:: Records shown ::
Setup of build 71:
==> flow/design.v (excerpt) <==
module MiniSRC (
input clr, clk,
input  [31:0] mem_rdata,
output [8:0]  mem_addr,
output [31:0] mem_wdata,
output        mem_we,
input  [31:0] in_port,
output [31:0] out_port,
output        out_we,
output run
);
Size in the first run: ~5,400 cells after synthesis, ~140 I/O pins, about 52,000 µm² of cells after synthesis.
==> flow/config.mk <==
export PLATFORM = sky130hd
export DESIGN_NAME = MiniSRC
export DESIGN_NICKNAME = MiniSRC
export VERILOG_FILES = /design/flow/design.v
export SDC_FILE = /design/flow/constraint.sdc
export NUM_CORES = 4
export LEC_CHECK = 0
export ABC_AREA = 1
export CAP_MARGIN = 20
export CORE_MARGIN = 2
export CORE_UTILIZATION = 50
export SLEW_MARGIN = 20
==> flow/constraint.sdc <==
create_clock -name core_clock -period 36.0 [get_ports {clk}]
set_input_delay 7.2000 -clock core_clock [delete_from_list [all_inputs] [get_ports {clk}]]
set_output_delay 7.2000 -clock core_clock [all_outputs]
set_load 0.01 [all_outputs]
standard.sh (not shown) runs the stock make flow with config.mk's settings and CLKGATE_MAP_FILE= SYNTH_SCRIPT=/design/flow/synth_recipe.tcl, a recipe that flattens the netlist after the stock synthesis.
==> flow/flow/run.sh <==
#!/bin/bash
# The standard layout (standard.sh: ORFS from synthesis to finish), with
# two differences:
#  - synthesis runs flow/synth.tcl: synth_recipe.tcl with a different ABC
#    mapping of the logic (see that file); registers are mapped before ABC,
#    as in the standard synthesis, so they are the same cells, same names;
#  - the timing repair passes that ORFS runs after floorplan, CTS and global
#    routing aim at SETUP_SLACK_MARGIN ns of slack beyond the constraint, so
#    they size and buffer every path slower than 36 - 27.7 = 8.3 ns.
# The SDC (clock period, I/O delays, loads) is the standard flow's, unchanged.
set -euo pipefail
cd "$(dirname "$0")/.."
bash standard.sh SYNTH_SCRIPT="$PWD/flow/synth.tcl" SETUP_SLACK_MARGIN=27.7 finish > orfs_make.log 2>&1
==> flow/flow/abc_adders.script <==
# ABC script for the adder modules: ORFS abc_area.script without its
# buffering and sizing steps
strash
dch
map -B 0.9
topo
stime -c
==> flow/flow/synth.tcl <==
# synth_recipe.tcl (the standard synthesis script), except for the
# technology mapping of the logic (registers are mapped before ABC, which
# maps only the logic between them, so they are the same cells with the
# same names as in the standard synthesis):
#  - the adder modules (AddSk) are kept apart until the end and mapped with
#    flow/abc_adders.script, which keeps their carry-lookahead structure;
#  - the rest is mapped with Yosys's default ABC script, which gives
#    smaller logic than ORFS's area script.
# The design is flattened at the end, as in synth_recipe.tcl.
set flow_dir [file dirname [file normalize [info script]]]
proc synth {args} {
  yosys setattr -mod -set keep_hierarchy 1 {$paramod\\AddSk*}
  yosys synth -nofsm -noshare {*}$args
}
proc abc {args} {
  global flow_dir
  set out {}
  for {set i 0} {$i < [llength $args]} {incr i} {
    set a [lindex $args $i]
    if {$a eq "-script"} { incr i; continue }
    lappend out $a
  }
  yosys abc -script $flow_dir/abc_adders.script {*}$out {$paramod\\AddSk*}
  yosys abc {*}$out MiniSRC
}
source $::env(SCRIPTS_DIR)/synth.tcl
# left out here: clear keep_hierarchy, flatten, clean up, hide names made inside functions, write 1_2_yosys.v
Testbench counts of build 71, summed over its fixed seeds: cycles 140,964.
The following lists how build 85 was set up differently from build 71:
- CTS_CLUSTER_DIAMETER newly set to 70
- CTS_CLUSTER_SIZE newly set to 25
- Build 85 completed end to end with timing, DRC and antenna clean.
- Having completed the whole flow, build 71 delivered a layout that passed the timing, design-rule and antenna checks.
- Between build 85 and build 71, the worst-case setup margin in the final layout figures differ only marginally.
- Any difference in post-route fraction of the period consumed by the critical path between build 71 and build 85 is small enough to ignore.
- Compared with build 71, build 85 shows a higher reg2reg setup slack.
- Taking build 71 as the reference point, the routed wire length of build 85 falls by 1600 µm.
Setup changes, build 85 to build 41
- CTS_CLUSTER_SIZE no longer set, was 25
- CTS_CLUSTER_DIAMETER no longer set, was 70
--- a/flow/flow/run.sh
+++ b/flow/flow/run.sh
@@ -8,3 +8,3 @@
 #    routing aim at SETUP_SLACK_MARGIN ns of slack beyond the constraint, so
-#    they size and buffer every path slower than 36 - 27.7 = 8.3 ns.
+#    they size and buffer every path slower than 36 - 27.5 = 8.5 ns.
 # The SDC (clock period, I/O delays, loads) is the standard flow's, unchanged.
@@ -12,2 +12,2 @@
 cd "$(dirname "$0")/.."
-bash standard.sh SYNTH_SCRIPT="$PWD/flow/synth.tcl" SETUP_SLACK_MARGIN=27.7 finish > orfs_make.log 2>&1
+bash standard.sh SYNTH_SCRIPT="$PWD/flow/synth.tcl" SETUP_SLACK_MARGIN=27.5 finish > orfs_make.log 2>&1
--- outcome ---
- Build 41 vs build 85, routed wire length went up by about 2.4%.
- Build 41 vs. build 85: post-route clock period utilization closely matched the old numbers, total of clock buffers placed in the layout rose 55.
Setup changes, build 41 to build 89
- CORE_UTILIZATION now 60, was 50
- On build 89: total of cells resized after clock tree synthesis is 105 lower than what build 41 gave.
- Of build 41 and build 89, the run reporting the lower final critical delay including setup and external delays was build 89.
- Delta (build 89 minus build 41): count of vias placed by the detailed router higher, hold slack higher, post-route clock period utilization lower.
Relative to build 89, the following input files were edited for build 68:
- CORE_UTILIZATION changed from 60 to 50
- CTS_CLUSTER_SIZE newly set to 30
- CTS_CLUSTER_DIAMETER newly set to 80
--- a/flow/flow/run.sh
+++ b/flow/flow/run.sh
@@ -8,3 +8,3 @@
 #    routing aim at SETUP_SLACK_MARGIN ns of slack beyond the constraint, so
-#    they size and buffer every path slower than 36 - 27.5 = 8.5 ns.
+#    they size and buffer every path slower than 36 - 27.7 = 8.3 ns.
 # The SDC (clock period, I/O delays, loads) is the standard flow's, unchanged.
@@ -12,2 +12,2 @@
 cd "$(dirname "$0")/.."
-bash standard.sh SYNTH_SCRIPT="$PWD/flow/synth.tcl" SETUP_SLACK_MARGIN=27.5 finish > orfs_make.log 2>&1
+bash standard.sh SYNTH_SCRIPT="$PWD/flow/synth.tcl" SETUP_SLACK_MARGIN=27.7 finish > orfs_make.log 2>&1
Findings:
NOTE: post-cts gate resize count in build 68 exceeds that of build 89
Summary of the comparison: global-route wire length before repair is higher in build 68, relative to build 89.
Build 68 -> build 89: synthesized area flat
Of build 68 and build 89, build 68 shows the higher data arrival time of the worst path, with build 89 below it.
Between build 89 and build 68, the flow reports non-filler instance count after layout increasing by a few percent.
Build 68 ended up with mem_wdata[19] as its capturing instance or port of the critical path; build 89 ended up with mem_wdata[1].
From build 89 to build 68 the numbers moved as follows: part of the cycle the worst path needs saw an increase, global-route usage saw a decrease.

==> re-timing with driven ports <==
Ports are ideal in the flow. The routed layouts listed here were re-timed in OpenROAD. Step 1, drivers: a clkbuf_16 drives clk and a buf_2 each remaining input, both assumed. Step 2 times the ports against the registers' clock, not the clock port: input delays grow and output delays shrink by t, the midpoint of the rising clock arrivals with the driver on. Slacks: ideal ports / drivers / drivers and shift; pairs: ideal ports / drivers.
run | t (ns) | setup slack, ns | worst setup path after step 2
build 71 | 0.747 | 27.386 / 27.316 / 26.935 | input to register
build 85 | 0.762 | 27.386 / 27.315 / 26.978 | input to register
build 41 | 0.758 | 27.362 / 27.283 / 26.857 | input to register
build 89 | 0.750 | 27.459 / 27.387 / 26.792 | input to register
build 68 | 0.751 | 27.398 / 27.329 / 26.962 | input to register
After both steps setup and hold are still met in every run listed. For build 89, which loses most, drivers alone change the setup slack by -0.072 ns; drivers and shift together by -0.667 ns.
Background: an optimization exercise with open tools, aiming at small area, a short achievable clock period and few clock cycles. Do not read the settings as production practice.
In this exercise RTL edits were held to simulation tests only and were not proved equivalent to the original.
Power and IR drop assume default switching activity.

`flow/run.sh`:
```
#!/bin/bash
set -e
cfg="${FLOW_CONFIG:-config.mk}"
if grep -q '^export SETUP_SLACK_MARGIN' "$cfg"; then
  sed -i 's/^export SETUP_SLACK_MARGIN.*/export SETUP_SLACK_MARGIN = 5.4/' "$cfg"
else
  echo 'export SETUP_SLACK_MARGIN = 5.4' >> "$cfg"
fi
grep -n SETUP_SLACK_MARGIN "$cfg" > run_config.log
bash standard.sh > standard.log 2>&1
```
`standard.sh`:
```
#!/bin/bash
# synth_recipe.tcl (not shown) runs the flow's synth.tcl, then flattens the netlist and writes it again
# the make line also repeats each setting of config.mk as NAME=value (left out here)
make -C /OpenROAD-flow-scripts/flow DESIGN_CONFIG=/design/flow/config.mk WORK_HOME=/design/flow/orfs CLKGATE_MAP_FILE= SYNTH_SCRIPT=/design/flow/synth_recipe.tcl "${@:-finish}"
```
`config.mk`:
```
export PLATFORM = sky130hd
export DESIGN_NAME = CONV
export DESIGN_NICKNAME = CONV
export VERILOG_FILES = /design/flow/design.v
export SDC_FILE = /design/flow/constraint.sdc
export NUM_CORES = 4
export LEC_CHECK = 0
export CAP_MARGIN = 20
export CORE_MARGIN = 2
export CORE_UTILIZATION = 40
export CTS_BUF_LIST = sky130_fd_sc_hd__clkbuf_16
export CTS_CLUSTER_DIAMETER = 100
export CTS_CLUSTER_SIZE = 25
export SLEW_MARGIN = 20
export SETUP_SLACK_MARGIN = 5.4
```
`constraint.sdc`:
```
create_clock -name core_clock -period 9.0 [get_ports {clk}]
set_input_delay 1.8000 -clock core_clock [delete_from_list [all_inputs] [get_ports {clk}]]
set_output_delay 1.8000 -clock core_clock [all_outputs]
set_load 0.01 [all_outputs]
```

:: Assigned task ::
Only one part of the material above is to be transcribed, namely the lines starting with the line that has "create_clock -name core_clock -period 36.0" and going on through the line that has "and mapped with", exactly as they stand.

:: Reply to the exercise ::
create_clock -name core_clock -period 36.0 [get_ports {clk}]
set_input_delay 7.2000 -clock core_clock [delete_from_list [all_inputs] [get_ports {clk}]]
set_output_delay 7.2000 -clock core_clock [all_outputs]
set_load 0.01 [all_outputs]
standard.sh (not shown) runs the stock make flow with config.mk's settings and CLKGATE_MAP_FILE= SYNTH_SCRIPT=/design/flow/synth_recipe.tcl, a recipe that flattens the netlist after the stock synthesis.
==> flow/flow/run.sh <==
#!/bin/bash
# The standard layout (standard.sh: ORFS from synthesis to finish), with
# two differences:
#  - synthesis runs flow/synth.tcl: synth_recipe.tcl with a different ABC
#    mapping of the logic (see that file); registers are mapped before ABC,
#    as in the standard synthesis, so they are the same cells, same names;
#  - the timing repair passes that ORFS runs after floorplan, CTS and global
#    routing aim at SETUP_SLACK_MARGIN ns of slack beyond the constraint, so
#    they size and buffer every path slower than 36 - 27.7 = 8.3 ns.
# The SDC (clock period, I/O delays, loads) is the standard flow's, unchanged.
set -euo pipefail
cd "$(dirname "$0")/.."
bash standard.sh SYNTH_SCRIPT="$PWD/flow/synth.tcl" SETUP_SLACK_MARGIN=27.7 finish > orfs_make.log 2>&1
==> flow/flow/abc_adders.script <==
# ABC script for the adder modules: ORFS abc_area.script without its
# buffering and sizing steps
strash
dch
map -B 0.9
topo
stime -c
==> flow/flow/synth.tcl <==
# synth_recipe.tcl (the standard synthesis script), except for the
# technology mapping of the logic (registers are mapped before ABC, which
# maps only the logic between them, so they are the same cells with the
# same names as in the standard synthesis):
#  - the adder modules (AddSk) are kept apart until the end and mapped with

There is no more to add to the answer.